おとうけんさんの梅を愛でたのは大分前です。
500本もあるのですね、梅の木々が。
寒かった冬もようやく終わりに近づき、一気に暖かくなりましたから、梅も眠りから覚めてくれたのですね。
姿と言い、香りと言い、品格のある花ですね。
牛、馬のお墓は知りませんでした。
優しい人達が立てたのですね。
今日もいいお話をありがとうございました。

投稿: ひろ | 2013年3月10日 (日) 16時29分

ぽちさん
桜もいいけど、梅もいいですね~
あの形が、ふっくらしていろんなお菓子やお煎餅に
作られてますよね。

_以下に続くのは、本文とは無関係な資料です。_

==> config.mk <==
export PLATFORM = sky130hd
export DESIGN_NAME = aes_inv_cipher
export DESIGN_NICKNAME = d
export VERILOG_FILES = /design/src/rtl/aes_pkg.sv /design/src/rtl/aes_inv_round.sv /design/src/rtl/aes_inv_cipher.sv
export SDC_FILE = /design/constraint.sdc
export NUM_CORES = 2
export LEC_CHECK = 0
export BUFFER_PORTS_ARGS = -buffer_cell sky130_fd_sc_hd__buf_2
export CORE_AREA = 5 5 649 651
export CTS_BUF_LIST = sky130_fd_sc_hd__clkbuf_4 sky130_fd_sc_hd__clkbuf_8
export CTS_CLUSTER_SIZE = 14
export DETAILED_ROUTE_END_ITERATION = 6
export DIE_AREA = 0 0 654 656
export HOLD_SLACK_MARGIN = 0.02
export SYNTH_ARGS = -nofsm -noshare
export SYNTH_HDL_FRONTEND = slang
export SYNTH_HIERARCHICAL = 1
export SYNTH_SLANG_ARGS = --single-unit
==> constraint.sdc <==
create_clock -name clk -period 6 [get_ports clk]
set_input_delay 0.6 -clock clk [delete_from_list [all_inputs] [get_ports clk]]
set_output_delay 0.6 -clock clk [all_outputs]
set_load 0.01 [all_outputs]
==> src/rtl/aes_pkg.sv <==
// Shared AES helpers: inverse S-box, GF(2^8) multipliers and round-key selection
// from the 1408-bit expanded key schedule.
package aes_pkg;

    localparam int NR_AES128 = 10;
    localparam int KW_AES128 = 128 * (NR_AES128 + 1);

    typedef enum logic [1:0] {
        ST_IDLE = 2'd0,
        ST_BUSY = 2'd1,
        ST_DONE = 2'd2
    } inv_fsm_e;

    localparam logic [0:255][7:0] INV_SBOX = {
        128'h52096ad53036a538bf40a39e81f3d7fb,
        128'h7ce339829b2fff87348e4344c4dee9cb,
        128'h547b9432a6c2233dee4c950b42fac34e,
        128'h082ea16628d924b2765ba2496d8bd125,
        128'h72f8f66486689816d4a45ccc5d65b692,
        128'h6c704850fdedb9da5e154657a78d9d84,
        128'h90d8ab008cbcd30af7e45805b8b34506,
        128'hd02c1e8fca3f0f02c1afbd0301138a6b,
        128'h3a9111414f67dcea97f2cfcef0b4e673,
        128'h96ac7422e7ad3585e2f937e81c75df6e,
        128'h47f11a711d29c5896fb7620eaa18be1b,
        128'hfc563e4bc6d279209adbc0fe78cd5af4,
        128'h1fdda8338807c731b11210592780ec5f,
        128'h60517fa919b54a0d2de57a9f93c99cef,
        128'ha0e03b4dae2af5b0c8ebbb3c83539961,
        128'h172b047eba77d626e169146355210c7d
    };

    // Multiply by x modulo x^8 + x^4 + x^3 + x + 1.
    function automatic logic [7:0] xtime(input logic [7:0] b);
        return {b[6:0], 1'b0} ^ (b[7] ? 8'h1b : 8'h00);
    endfunction

    function automatic logic [7:0] gmul9(input logic [7:0] b);
        logic [7:0] x8;
        x8 = xtime(xtime(xtime(b)));
        return x8 ^ b;
    endfunction

    function automatic logic [7:0] gmul11(input logic [7:0] b);
        logic [7:0] x2, x8;
        x2 = xtime(b);
        x8 = xtime(xtime(x2));
        return x8 ^ x2 ^ b;
    endfunction

    function automatic logic [7:0] gmul13(input logic [7:0] b);
        logic [7:0] x4, x8;
        x4 = xtime(xtime(b));
        x8 = xtime(x4);
        return x8 ^ x4 ^ b;
    endfunction

    function automatic logic [7:0] gmul14(input logic [7:0] b);
        logic [7:0] x2, x4, x8;
        x2 = xtime(b);
        x4 = xtime(x2);
        x8 = xtime(x4);
        return x8 ^ x4 ^ x2;
    endfunction

    function automatic logic [127:0] rk_slice(input logic [KW_AES128-1:0] w, input logic [3:0] r);
        return w[KW_AES128-1-128*int'(r) -: 128];
    endfunction

endpackage

==> src/rtl/aes_inv_round.sv <==
// One combinational InvCipher round: InvShiftRows, InvSubBytes, AddRoundKey and,
// except on the final round, InvMixColumns.
module aes_inv_round
    import aes_pkg::*;
(
    input  logic [127:0] state_i,
    input  logic [127:0] rk_i,
    input  logic         last_i,
    output logic [127:0] state_o
);

    logic [127:0] ark;

    for (genvar c = 0; c < 4; c++) begin : g_col
        logic [7:0] a0, a1, a2, a3;

        for (genvar r = 0; r < 4; r++) begin : g_row
            // Row r was rotated left by r on encrypt, so byte (r,c) comes from column c-r.
            localparam int SRC = 4 * ((c + 4 - r) % 4) + r;
            localparam int DST = 4 * c + r;
            assign ark[127-8*DST -: 8] = INV_SBOX[state_i[127-8*SRC -: 8]] ^ rk_i[127-8*DST -: 8];
        end

        assign a0 = ark[127-32*c -: 8];
        assign a1 = ark[119-32*c -: 8];
        assign a2 = ark[111-32*c -: 8];
        assign a3 = ark[103-32*c -: 8];

        assign state_o[127-32*c -: 32] = last_i ? ark[127-32*c -: 32] : {
            gmul14(a0) ^ gmul11(a1) ^ gmul13(a2) ^ gmul9(a3),
            gmul9(a0)  ^ gmul14(a1) ^ gmul11(a2) ^ gmul13(a3),
            gmul13(a0) ^ gmul9(a1)  ^ gmul14(a2) ^ gmul11(a3),
            gmul11(a0) ^ gmul13(a1) ^ gmul9(a2)  ^ gmul14(a3)
        };
    end

endmodule

==> src/rtl/aes_inv_cipher.sv <==
// Iterative AES-128 decryption core: one InvCipher round per clock between a
// valid/ready input handshake and a registered valid/ready output.
module aes_inv_cipher
    import aes_pkg::*;
#(
    parameter int NR = 10,
    parameter int KW = 128 * (NR + 1)
) (
    input  logic          clk,
    input  logic          rst_n,
    input  logic          in_valid,
    output logic          in_ready,
    input  logic [127:0]  in,
    input  logic [KW-1:0] w,
    output logic          out_valid,
    input  logic          out_ready,
    output logic [127:0]  out
);

    if (NR != NR_AES128 || KW != KW_AES128) begin : g_nr_check
        $error("aes_inv_cipher supports only NR=10 (AES-128)");
    end

    inv_fsm_e     fsm_q, fsm_d;
    logic [127:0] state_q, state_d;
    logic [3:0]   rnd_q, rnd_d;
    logic         in_ready_q;
    logic         accept;
    logic [127:0] rk_cur;
    logic [127:0] round_out;

    assign accept = (fsm_q == ST_IDLE) && in_valid && in_ready_q;
    assign rk_cur = rk_slice(w, rnd_q);

    aes_inv_round u_round (
        .state_i (state_q),
        .rk_i    (rk_cur),
        .last_i  (rnd_q == 4'd0),
        .state_o (round_out)
    );

    // in_ready is registered so it stays low through reset and has no input-to-output path.
    always_ff @(posedge clk or negedge rst_n) begin
        if (!rst_n) begin
            fsm_q      <= ST_IDLE;
            state_q    <= '0;
            rnd_q      <= '0;
            in_ready_q <= 1'b0;
        end else begin
            fsm_q      <= fsm_d;
            state_q    <= state_d;
            rnd_q      <= rnd_d;
            in_ready_q <= (fsm_d == ST_IDLE);
        end
    end

    always_comb begin
        fsm_d   = fsm_q;
        state_d = state_q;
        rnd_d   = rnd_q;
        case (fsm_q)
            ST_IDLE: begin
                if (accept) begin
                    fsm_d   = ST_BUSY;
                    state_d = in ^ rk_slice(w, 4'(NR_AES128));
                    rnd_d   = 4'(NR_AES128 - 1);
                end
            end
            ST_BUSY: begin
                state_d = round_out;
                if (rnd_q == 4'd0) fsm_d = ST_DONE;
                else               rnd_d = rnd_q - 4'd1;
            end
            ST_DONE: begin
                if (out_ready) fsm_d = ST_IDLE;
            end
            default: fsm_d = ST_IDLE;
        endcase
    end

    always_comb begin
        in_ready  = in_ready_q;
        out_valid = (fsm_q == ST_DONE);
        out       = state_q;
    end

endmodule
==> impl_metrics.tcl <==
set metrics [dict create \
    outcome "complete, but fails checks" \
    violations "design-rule violations, max-capacitance violations" \
    finClkSkew_ps 34.3 \
    synth_top_area_share_pct 11.9 \
    start_util_pct 20.8 \
    whs_path_depth 2 \
    wl_per_cell_um 44.1 \
    dr.pass1.iters 7 \
    dp_hpwl_mm 699 \
    critical_path_class "register to register" \
    cp-startpoint "out[49]" \
    vias_per_cell 6.20 \
    r2r_cells 18 \
    nNetsFinal 14800 \
    fp-row-count 237 \
    root_buffer "clkbuf_8" \
    required_ps 6550 \
    drc 9 \
    clk_pin_slew_ps 120 \
    post_cts_buffers 0 \
    hp-start "out_ready" \
    routed_wl_mm 846 \
    synthTopCellsByArea "mux4_2, xnor2_1, a21oi_1" \
    drtIter0Drc 21000 \
    yosys.area.top_type "mux4_2" \
    syn_nets 13400 \
    grt_usage_pct 37.0 \
    finalMaxSlewViolations 0 \
    finalHoldViolations 0 \
    cts_made_buffers 17 \
    placed_cells 18400 \
    cts.sinks 135 \
    portBuffers 1669 \
    endpoint_kind "register" \
    min_period_over_period_pct 99.7 \
    dieArea_um2 429000 \
    syn_area_um2 86500 \
    cap_violations 1 \
    cp-start-kind "register" \
    core_um2 415000 \
    crit-reg2reg-launch "out[49]" \
    synthFlopType "dfrtp_1" \
    final_area_um2 107000 \
    antenna_left 0 \
    postSynthCellCount 11600 \
    die_h_um 656 \
    synth.distinct_cells 118 \
    gp_congestion 1.09 \
    min_path_type "primary input to register" \
    clockBufferDepth 2 \
    fin_crit_ps 5980 \
    ys_warn_count 6 \
    grt_pass1_vias 106000 \
    vias 119000 \
    synth_async_sr_flop_share_pct 100 \
    stdcell_count 19200 \
    worstPathArrival_ps 6540 \
    antenna_found_initial 471 \
    placed_area_um2 104000 \
    utilization_pct 25.7 \
    clk_latency_ps 710 \
    synth.avg_cell_area_um2 7.46 \
    mostFrequentLayoutCells "buf_2, buf_4, a21oi_1, nand2_1, nor2_1" \
    die_x_um 654 \
    grt_max_degree 139 \
    worst_pin_slew_ps 1480 \
    io_pins 1670 \
    cts_tree "done" \
    fmax_mhz 167 \
    relSlewSlack_pct 0.768 \
    ys_seq_area_share_pct 3.91 \
    tns_ps 0 \
    cts_htree_levels 4 \
    grt-ovfl-total 0 \
    grt_pass1_wl_mm 1080 \
    synth-edff-count 0 \
    critPathMaxFanout 14 \
    setup_viol 0 \
    mostFrequentLayoutCell "buf_2" \
    ys_ff_latch 135 \
    drive_gt1_share_pct 28.6 \
    syn2layout_area_growth_pct 23.3 \
]
cells by family after synthesis:
| kind of cell | after synthesis | synth area share [%] |
|---|---|---|
| flip-flops | 135 | 3.91 |
| multiplexers | 886 | 17.1 |
| AND/OR/NAND/NOR | 3561 | 21.1 |
| XOR/XNOR | 1044 | 12.4 |
| AO/OA/AOI/OAI | 3923 | 32.2 |
| adder cells (fa/ha/maj) | 291 | 4.21 |
| buffers and inverters | 1749 | 9.12 |
path summary, 6_finish.rpt:
kind                       endpoint  slack [ps]
hold / removal             fsm_q[1]         110
min in group asynchronous  out[122]         500
max in group asynchronous   out[34]        4350
hold reg to reg             out[92]         580
setup / recovery            out[22]          20
setup reg to reg            out[22]          20
synthesized netlist by cell type (307+ instances only):
cell type  number
mux4_2        456
inv_1         343
nand2b_1      425
buf_2         535
nor2_1        715
xor2_1        309
nand2_1       748
xnor2_1       604
a21oi_1       765
nor2b_1       307
clkbuf_1      605
o21ai_0       576
nand3_1       404
critical path, cell delays in order (launching register included):
cell and delay [ps]:
dfrtp_1 580, inv_1 150, ha_1 500, nor3_1 680
o21ai_0 200, a221oi_1 320, a211oi_1 130, o311ai_1 690
buf_4 230, xor2_1 190, buf_4 250, xnor3_1 470
xnor2_1 370, xor3_1 370, xnor2_1 160, nor2_1 90
a21oi_1 50, o22ai_1 300, a21oi_1 70
metal layers:
layer / up-vias / share of wire (%) / GRT usage [%]
met5: - / 0.13 / 0
met4: 182 / 9.6 / 29.9
met3: 2130 / 13 / 15.7
met2: 9803 / 40 / 51.1
met1: 59000 / 37 / 44.4
li1: 47800 / - / -
what timing repair did:
action	CTS	global route
endpoints found under the setup margin	9	14
gates cloned	0	0
resized for setup	2	9
hold buffers	1	0
endpoints found under the hold margin	58	0
through the flow:
step,hold slack [ps],worst slack [ps]
finish,105,17.8
global route,75.8,-18.1
floorplan,304,455
detailed placement,557,-234
global placement,553,-46.6
CTS,34.3,61.1
sequential cells by signal, indices dropped and copies added (netlist names):
| signal | count |
|---|---|
| rnd_q | 4 |
| in_ready | 1 |
| fsm_q | 2 |
| out | 128 |
cell type report:
class / count / area, um^2
fill: 46400 / 308000
multi-input combinational: 9705 / 75600
timing repair buffer: 2696 / 17000
tap: 5497 / 6880
sequential: 135 / 3530
antenna: 728 / 1820
inverter: 378 / 1430
clock buffer: 17 / 234
clock inverter: 15 / 203
Power is left out: the tool's default activity adds up to more than one toggle a clock period on the data nets, which glitch-free logic cannot reach.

一本の大きな梅は見事ですね!
絵心もない、みずですが筆を持ってみたくなる衝動に
かられます。

ぽちさんの俳句、いつも感心しています。
「この寺の梅の遅速に二度三度」 私はこの句が
気に入りました。

ぽちさん、往復4キロのウォーキング、健脚ですね。
私も見習わなくっちゃ。。。

投稿: みず | 2013年3月10日 (日) 19時22分

♪ ひろさん
車も無く アッシー君もいない私ですが、
無理のない程度に 出来るだけ同じ歩調で
歩く事を心掛けているつもりで出掛けます。

 近場にも、結構楽しめる処もあるものですね。
大御所パスのおかげです。

 おとうけんさんの梅林は、老木が多く
最近は 咲き方が寂しい! と
地元羽鳥の長老の方は嘆いておりました。
 でも 苑内に入れば それはそれは
いい香りに包まれて 和みます。、

投稿: ひろさんへ ぽちより | 2013年3月11日 (月) 10時22分

♪ みずさん
そうですねぇ。
桜は華やかさがあり、うきうき気分で
眺めます。
梅は、凛とした気高さと馥郁とした芳香に
しっとり落ち着いた 日本の風情を感じます。

 特にふっくらした白梅は、和菓子には
最高の品格を感じます。
 白餡でつくられた白梅型の練り切りで、
お抹茶のおもてなしは
 日本人の心を癒してくれますね。